However, our results revealed that all women were low or moderately active, but there was no significant association between physical activity and excess weight. [Abdeen et al. (2012)] recognized in his study low physical activity among Palestinian obese women, and that could be due to the limited availability of exercising facilities for Palestinian girls and women [16]. A similar result has been found in Arab countries, specifically, the prevalence of a sedentary lifestyle increased along with the nutritional transition, especially with the advancements in technology and transportation [13]. Women in most Arab states generally faced more barriers to the practice of physical activity than men because of social traditions and safety reasons. In Bahrain, 67.0% of women perceived that they had limited opportunities to participate in physical activity because most exercises and sports facilities are only provided for men [38]. This study has some limitations which have to be pointed out.

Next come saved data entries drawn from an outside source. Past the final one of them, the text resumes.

## src/rtl/layer0_input_packer.sv

```systemverilog
// layer0_input_packer
// Collects NUM_FEATURES quantized features (one per stream beat) into a flat
// vector for the layer-0 neuron LUTs. An assembly register fills while the
// output register holds the previous vector. Malformed frames are dropped.
// They raise a sticky flag and are tallied in a saturating counter.
module layer0_input_packer #(
    parameter int NUM_FEATURES = 16,
    parameter int FEAT_BITS    = 2,
    parameter int ERR_CNT_W    = 8
) (
    input  logic                              clk,
    input  logic                              rst_n,
    input  logic                              s_valid,
    output logic                              s_ready,
    input  logic [FEAT_BITS-1:0]              s_data,
    input  logic                              s_last,
    output logic                              m_valid,
    input  logic                              m_ready,
    output logic [NUM_FEATURES*FEAT_BITS-1:0] m_data,
    output logic                              frame_err,
    input  logic                              err_clr,
    output logic [ERR_CNT_W-1:0]              err_count
);

    localparam int VEC_W = NUM_FEATURES * FEAT_BITS;
    localparam int IDX_W = (NUM_FEATURES > 1) ? $clog2(NUM_FEATURES) : 1;
    localparam logic [IDX_W-1:0] LAST_IDX = IDX_W'(NUM_FEATURES - 1);

    typedef enum logic [0:0] {
        FILL    = 1'b0,
        DISCARD = 1'b1
    } state_t;

    // Saturating increment: the counter sticks at all-ones instead of wrapping.
    function automatic logic [ERR_CNT_W-1:0] sat_inc(input logic [ERR_CNT_W-1:0] v);
        logic [ERR_CNT_W-1:0] r;
        if (&v) begin
            r = v;
        end else begin
            r = v + ERR_CNT_W'(1);
        end
        return r;
    endfunction

    state_t               state_r;
    state_t               state_nxt_s;
    logic [IDX_W-1:0]     idx_r;
    logic [VEC_W-1:0]     asm_r;
    logic [VEC_W-1:0]     asm_nxt_s;
    logic [VEC_W-1:0]     m_data_r;
    logic                 m_valid_r;
    logic                 frame_err_r;
    logic [ERR_CNT_W-1:0] err_count_r;
    logic                 ready_en_r;
    logic                 s_ready_s;

    logic accept_s;
    logic fill_accept_s;
    logic at_last_s;
    logic complete_s;
    logic err_event_s;
    logic consume_s;

    assign accept_s      = s_valid & s_ready_s;
    assign fill_accept_s = accept_s & (state_r == FILL);
    assign at_last_s     = (idx_r == LAST_IDX);
    assign complete_s    = fill_accept_s & at_last_s & s_last;
    // A short frame ends early; a long frame runs past the final slot.
    assign err_event_s   = fill_accept_s & ((~at_last_s & s_last) | (at_last_s & ~s_last));
    assign consume_s     = m_valid_r & m_ready;

    assign s_ready   = s_ready_s;
    assign m_valid   = m_valid_r;
    assign m_data    = m_data_r;
    assign frame_err = frame_err_r;
    assign err_count = err_count_r;

    // FSM state register.
    always_ff @(posedge clk or negedge rst_n) begin
        if (!rst_n) begin
            state_r <= FILL;
        end else begin
            state_r <= state_nxt_s;
        end
    end

    // FSM next-state: a long frame enters DISCARD until its s_last beat.
    always_comb begin
        state_nxt_s = state_r;
        case (state_r)
            FILL: begin
                if (fill_accept_s && at_last_s && !s_last) begin
                    state_nxt_s = DISCARD;
                end else begin
                    state_nxt_s = FILL;
                end
            end
            DISCARD: begin
                if (accept_s && s_last) begin
                    state_nxt_s = FILL;
                end else begin
                    state_nxt_s = DISCARD;
                end
            end
            default: state_nxt_s = FILL;
        endcase
    end

    // FSM output: stall only the completing beat while the held vector is
    // unconsumed; a same-cycle consume frees the output register in time.
    always_comb begin
        s_ready_s = 1'b0;
        if (ready_en_r && !((state_r == FILL) && at_last_s && m_valid_r && !m_ready)) begin
            s_ready_s = 1'b1;
        end else begin
            s_ready_s = 1'b0;
        end
    end

    // Keeps s_ready low until the first clock after reset release.
    always_ff @(posedge clk or negedge rst_n) begin
        if (!rst_n) begin
            ready_en_r <= 1'b0;
        end else begin
            ready_en_r <= 1'b1;
        end
    end

    // Slot index: advances per accepted feature, restarts on any frame end.
    always_ff @(posedge clk or negedge rst_n) begin
        if (!rst_n) begin
            idx_r <= '0;
        end else if (fill_accept_s) begin
            if (at_last_s || s_last) begin
                idx_r <= '0;
            end else begin
                idx_r <= idx_r + IDX_W'(1);
            end
        end else begin
            idx_r <= idx_r;
        end
    end

    // Assembly vector with the current beat merged in, so the final feature
    // can go straight to the output register on the completing edge.
    always_comb begin
        asm_nxt_s = asm_r;
        for (int k = 0; k < NUM_FEATURES; k++) begin
            if (fill_accept_s && (idx_r == IDX_W'(k))) begin
                asm_nxt_s[k*FEAT_BITS +: FEAT_BITS] = s_data;
            end else begin
                asm_nxt_s[k*FEAT_BITS +: FEAT_BITS] = asm_r[k*FEAT_BITS +: FEAT_BITS];
            end
        end
    end

    // Assembly register.
    always_ff @(posedge clk or negedge rst_n) begin
        if (!rst_n) begin
            asm_r <= '0;
        end else begin
            asm_r <= asm_nxt_s;
        end
    end

    // Output register: load on completion (even while consuming), else
    // drop valid on consume, else hold.
    always_ff @(posedge clk or negedge rst_n) begin
        if (!rst_n) begin
            m_valid_r <= 1'b0;
            m_data_r  <= '0;
        end else if (complete_s) begin
            m_valid_r <= 1'b1;
            m_data_r  <= asm_nxt_s;
        end else if (consume_s) begin
            m_valid_r <= 1'b0;
            m_data_r  <= m_data_r;
        end else begin
            m_valid_r <= m_valid_r;
            m_data_r  <= m_data_r;
        end
    end

    // Framing-error flag and counter; a clear in the same cycle wins.
    always_ff @(posedge clk or negedge rst_n) begin
        if (!rst_n) begin
            frame_err_r <= 1'b0;
            err_count_r <= '0;
        end else if (err_clr) begin
            frame_err_r <= 1'b0;
            err_count_r <= '0;
        end else if (err_event_s) begin
            frame_err_r <= 1'b1;
            err_count_r <= sat_inc(err_count_r);
        end else begin
            frame_err_r <= frame_err_r;
            err_count_r <= err_count_r;
        end
    end

endmodule

```

## config.mk

```make
export PLATFORM = sky130hd
export DESIGN_NAME = layer0_input_packer
export DESIGN_NICKNAME = d
export VERILOG_FILES = /design/src/rtl/layer0_input_packer.sv
export SDC_FILE = /design/constraint.sdc
export NUM_CORES = 1
export LEC_CHECK = 0
export ABC_CLOCK_PERIOD_IN_PS = 4500
export BUFFER_PORTS_ARGS = -buffer_cell sky130_fd_sc_hd__buf_2
export CELL_PAD_IN_SITES_DETAIL_PLACEMENT = 1
export CELL_PAD_IN_SITES_GLOBAL_PLACEMENT = 2
export CORE_MARGIN = 4
export CORE_UTILIZATION = 35
export CTS_CLUSTER_SIZE = 24
export DETAILED_ROUTE_END_ITERATION = 8
export PLACE_DENSITY_LB_ADDON = 0.2
export SYNTH_ARGS = -nofsm -noshare
export SYNTH_HDL_FRONTEND = slang
export SYNTH_SLANG_ARGS = --single-unit
```

## constraint.sdc

```tcl
create_clock -name clk -period 4.5 [get_ports clk]
set_clock_uncertainty 0.2 [all_clocks]
set_input_delay 0.225 -clock clk [delete_from_list [all_inputs] [get_ports clk]]
set_output_delay 0.225 -clock clk [all_outputs]
set_load 0.03 [all_outputs]
```

# == Word-level counts from Yosys, hierarchy flattened ==
# Index checks and enable logic that the tools add are counted.
# op_classes
addsub,2
n_eq_ne,16
muxes,28
bitwise,12
reduce_logical,31
# op_table
op,n
$eq 4x4->1 const B,8
$mux 2,16
$mux 8,3
$logic_and 1x1->1,22
$eq 4x3->1 const B,4
$add 8x1->8 const B,1
$and 1x1->1,8
$eq 4x2->1 const B,2
$reduce_and 8->1,1
$mux 1,7
$add 4x1->4 const B,1
$eq 4x1->1 const B,1
$logic_not 4->1,1
$mux 4,1
$reduce_bool 2->1,2
$logic_not 1->1,3
$not 1->1,3
$ne 2x2->1 const B,1
$pmux 1 s2,1
$reduce_and 2->1,1
$logic_or 1x1->1,1
$or 1x1->1,1
# word_totals
regBits,80
input_bits,8
elab_cells,97

# == Longest topological paths before layout ==
# logic_depth
depth_word,13
ltp_mapped,7
depth_no_buf,7

# == Worst setup path after synthesis ==
# Ideal clock, no wire load.
# synth_path
path_type,register -> register
startpoint,register idx_r[0]
endpoint,"register err_count_r[6], in the netlist err_count[6]"
setup_time_ns,0.078
arrival_ns,1.901
t_required_ns,4.222
path_slack_ns,2.321
path_stages_with_launch,8
n_path_buf,0
path_cell_list,dfrtp_1 -> ha_1 -> nand2_1 -> ha_1 -> nand2_1 -> or3_1 -> or4_1 -> a21oi_1
# synth_between
elab_chain_cells,12
elab_cells_between_ends,16
cone_classes,eq/ne: 1; mux: 1; bitwise: 7; reduce/logical: 7
# synth_rtl
item,line_no,source
"start, declared",47,logic [IDX_W-1:0] idx_r;
"start signal, assigned",137,idx_r <= idx_r + IDX_W'(1);
"start signal, assigned",140,idx_r <= idx_r;
$eq 4x4->1 (*),66,assign at_last_s = (idx_r == LAST_IDX);
$logic_and 1x1->1 (3 in series),113,if (ready_en_r && !((state_r == FILL) && at_last_s && m_valid_r && !m_ready)) begin
$logic_not 1->1,113,
$logic_and 1x1->1,113,
$mux 1,113,
$and 1x1->1,64,assign accept_s = s_valid & s_ready_s;
$and 1x1->1,65,assign fill_accept_s = accept_s & (state_r == FILL);
$and 1x1->1 (*),69,assign err_event_s = fill_accept_s & ((~at_last_s & s_last) | (at_last_s & ~s_last));
$reduce_bool 2->1 (no source line) (*),-,
$reduce_and 2->1 (no source line) (*),-,
"end signal, assigned",194,err_count_r <= sat_inc(err_count_r);
"end signal, assigned",197,err_count_r <= err_count_r;
"end, declared",53,logic [ERR_CNT_W-1:0] err_count_r;
# Every way passes the cells marked *; elsewhere a longest branch is shown, timed or not.
# A chain may end at the register's enable or synchronous reset.

# == Worst setup path in the final report ==
# layout_path
startpoint,register idx_r[0]
endpoint,"register m_data_r[9], in the netlist m_data[9]"
# layout_between
elab_chain_cells,11
elab_cells_between_ends,14
cone_classes,eq/ne: 2; mux: 2; bitwise: 4; reduce/logical: 6
# layout_rtl
item,line_no,source
$eq 4x4->1,66,
$logic_and 1x1->1 (3 in series),113,
$logic_not 1->1,113,
$logic_and 1x1->1,113,
$mux 1,113,
$and 1x1->1,64,
$and 1x1->1,65,
$and 1x1->1 or $logic_and 1x1->1 (tied branches),"67, 149",
$and 1x1->1 or $mux 2 (tied branches),"67, 149",
"end signal, assigned",174,m_data_r <= asm_nxt_s;
"end signal, assigned",177,m_data_r <= m_data_r;
"end signal, assigned",180,m_data_r <= m_data_r;
"end, declared",50,logic [VEC_W-1:0] m_data_r;
# Several ways; a longest one is shown, not always the timed one.

==> results.sh <==
export IMPL_rsz0062_at_grt="false"
export IMPL_period_share_pct=57.07
export IMPL_clockRootBuffer="clkbuf_8"
export IMPL_ioPinCount=51
export IMPL_core_mm2=0.009240
export IMPL_crit_chain="ha_1 -> nand4b_2 -> nor3b_2 -> nand2_1 -> buf_4 -> mux2_1"
export IMPL_hold_buffers=4
export IMPL_routabilityCongestion=0.7307
export IMPL_hpwlAfterDp_um=4718
export IMPL_fp_row_count=35
export IMPL_grt_usage_pct=13.60
export IMPL_diodes=0
export IMPL_worst_setup_path_start_kind="register"
export IMPL_final_nets=319
export IMPL_period_minus_slack_ns=2.568
export IMPL_area_delta_synth_final_pct=18.89
export IMPL_post_cts_buffers=0
export IMPL_startpoint="idx_r[0]$_DFFE_PN0P_"
export IMPL_drc=0
export IMPL_synth_enable_flop_cells=0
export IMPL_die_w_um=105.6
export IMPL_cts_sinks=78
export IMPL_initial_core_util_pct=36.06
export IMPL_hold_start="m_ready"
export IMPL_switchingPower_uw=476.2
export IMPL_arrival_ns=2.60
export IMPL_synth_most_common_cell="dfrtp_1"
export IMPL_p_comb_share_pct=15.8
export IMPL_viasPerCell=4.891
export IMPL_cp_slowest_cell="dfrtp_1"
export IMPL_overflow=0
export IMPL_r2r_start="idx_r[0]$_DFFE_PN0P_"
export IMPL_cts_tree="yes"
export IMPL_synth_avg_cell_area_um2=13.38
export IMPL_min_path_type="primary input to register"
export IMPL_synth_ff_type="dfrtp_1"
export IMPL_power_frac_clock_pct=32.9
export IMPL_cts_htree_levels=3
export IMPL_vias=2147
export IMPL_ant_nets=0
export IMPL_grt_max_degree=79
export IMPL_status="finished clean"
export IMPL_cts_made_buffers=9
export IMPL_netSwitchingFraction_pct=28.27
export IMPL_slew_violations=0
export IMPL_drv_cap=0
export IMPL_ir_worst_vdd_mv=0.1893
export IMPL_worstMarginPinSlew_ns=0.9978
export IMPL_die_h_um=105.6
export IMPL_grt_pass1_vias=2263
export IMPL_ys_seq_area_share_pct=58.58
export IMPL_yosysTopAreaCell="dfrtp_1"
export IMPL_io_buffers=50
export IMPL_netlist_instances=249
export IMPL_n_fill_cell=985
export IMPL_worstPathRequired_ns=4.53
export IMPL_dieArea_mm2=0.01115
export IMPL_antenna_found_initial=0
export IMPL_synth_warning_count=0
export IMPL_drt_first_pass_iters=4
export IMPL_worstPathMaxFanout=21
export IMPL_grt_pass1_wl_um=11980
export IMPL_hold_violations=0
export IMPL_drive_above_1_share_pct=41.94
export IMPL_clk_path_buf_depth=2
export IMPL_p_per_area_mw_per_mm2=425.1
export IMPL_finalSetupTns_ns=0
export IMPL_cts_resized=0
export IMPL_holdWs_ns=0.04879
export IMPL_async_flop_share_pct=100.0
export IMPL_critPathMaxStageDelay_ns=0.44
export IMPL_path_class="register to register"
export IMPL_ys_types=36
export IMPL_routed_wl_um=6922
export IMPL_p_seq_share_pct=51.3
export IMPL_clk_latency_ns=0.35
export IMPL_drt_iter0_drc=38
export IMPL_p_int_uw=1208
export IMPL_synth_nets=263
export IMPL_synth_area_leaders="dfrtp_1 (59%), mux2_2 (20%), ha_1 (2.3%), mux2_1 (1.7%), nand2_1 (1.6%)"
export IMPL_slew_headroom_pct=33.48
export IMPL_setup_viol=0
export IMPL_clock_fmax_ghz=0.3894
export IMPL_synth_seq_cells=78
export IMPL_netlist_top_cells_count="dfrtp_1 (78), mux2_2 (58), nand2_1 (14), nor2_1 (13)"
export IMPL_synth_top_cell_area_share_pct=58.58
export IMPL_power_leakage_uw=0.002012
export IMPL_wire_per_inst_um=15.77
export IMPL_syn_cell_area_mm2=0.003332
export IMPL_cts_clk_slew_worst_paths_ns=0.09
export IMPL_end_kind="register"
[final timing paths]
check	to	slack, ns	cells past startpoint
max in group asynchronous	err_count[2]$_DFFE_PN0P_	3.06	2
worst max register to register	m_data[9]$_DFFE_PN0P_	1.93	6
worst min-delay path	m_valid$_DFFE_PN0P_	0.05	3
worst max-delay path	m_data[9]$_DFFE_PN0P_	1.93	6
worst min register to register	m_data[8]$_DFFE_PN0P_	0.29	1
min in group asynchronous	err_count[3]$_DFFE_PN0P_	0.37	2
[metrics by stage]
step	area (um2)	worst slack [ns]	std cells	util (%)	total power, uW
global placement	3711	1.917	419	40.16	1138
CTS	3961	1.870	439	42.87	1720
floorplan	3332	2.321	249	-	1062
detailed placement	3711	1.884	419	40.16	1149
finish	3961	1.932	439	42.87	1684
global route	3961	1.771	439	42.87	1789
[layout by cell type (no fill, tap or decap), types with 2 or more instances in the layout]
master          n
a31oi_1         2
inv_1           3
or4_1           4
nor2b_1         3
nand2_1        14
ha_1            6
nand2b_1        5
inv_8           2
buf_4           2
nor4_1          2
o21ai_0         2
a21o_1          2
nor2_1         13
dlygate4sd3_1   4
mux2_4          2
inv_6           3
a21oi_1         6
mux2_1          5
nand4_1         3
clkbuf_8        9
nand3_1         2
buf_2          49
nor3_1          4
dfrtp_1        78
nand3b_1        2
o31ai_1         4
or3_1           5
mux2_2         58
nand4b_1        3
[layout make-up]
class | instances | area, um2 | share of cell area [%]
clock buffers | 9 | 123.9 | 3.127
clock inverters | 7 | 86.33 | 2.179
inverters | 3 | 11.26 | 0.2843
well taps | 129 | 161.4 | 4.075
repair buffers | 55 | 300.3 | 7.581
multi-input cells | 158 | 1326 | 33.48
flip-flops and latches | 78 | 1952 | 49.27
[power groups by stage]
stage          clock network (uW)  logic, uW  registers (uW)
2_1_floorplan                   0        188             874
6_report                      554        266             864
3_3_place_gp                    0        266             872
3_5_place_dp                    0        270             879
5_1_grt                       611        302             877
4_1_cts                       579        275             866
[worst max-delay path: cells and delay by family, from the launching register on]
family | cells | cell delay [ns]
mux | 1 | 0.34
fa+ha+maj | 1 | 0.29
buf+inv | 1 | 0.38
simple gates | 3 | 0.79
flops | 1 | 0.44
[registers in the layout (all words and copies together) (netlist names)]
| register | flops |
|---|---|
| asm_r | 30 |
| err_count | 8 |
| frame_err | 1 |
| idx_r | 4 |
| m_data | 32 |
| m_valid | 1 |
| ready_en_r | 1 |
| state_r | 1 |
[cell families (layout without fill, tap and decap cells)]
logic type	Yosys count	in the layout	share of synthesized area, %
other	1	1	0.1125
AOI/OAI and AO/OA	19	19	3.680
muxes	66	66	22.49
buffers and inverters	13	74	1.615
adders and majority gates	6	6	2.253
and+or+nand+nor	66	66	11.27
DFF	78	78	58.58
[per-layer routing]
layer | part of all wire (%) | track usage [%] | wire length, um
met2 | 49 | 21.49 | 3361
met5 | 0 | 0 | 0
met1 | 46 | 18.01 | 3215
met4 | 1.2 | 4.255 | 80
met3 | 3.8 | 4.042 | 265
(Power assumes the default switching activity.)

The study design was cross-sectional to identify associated factors with overweight and obesity, which could not determine the cause and effect relationship. Case-control studies should be conducted in the future to address the risk factors of weight gain. In this study, we assessed physical activity as a subjective tool (IPAQ), instead of a more objective tool such as an accelerometer or pedometer.

Conclusions

Our findings revealed a higher prevalence of overweight and obesity among Palestinian women than previously reported in other local studies. Therefore, obesity is a major public health problem among women in the Gaza Strip. Age, educational level, monthly income, and nutritional knowledge were associated with overweight and obesity among women in the Gaza Strip. There is a need for urgent action to develop health strategies to combat the growth of overweight and obesity. In addition, an effective nutrition education program should be implemented to help women to convey their nutrition knowledge into healthy dietary practices.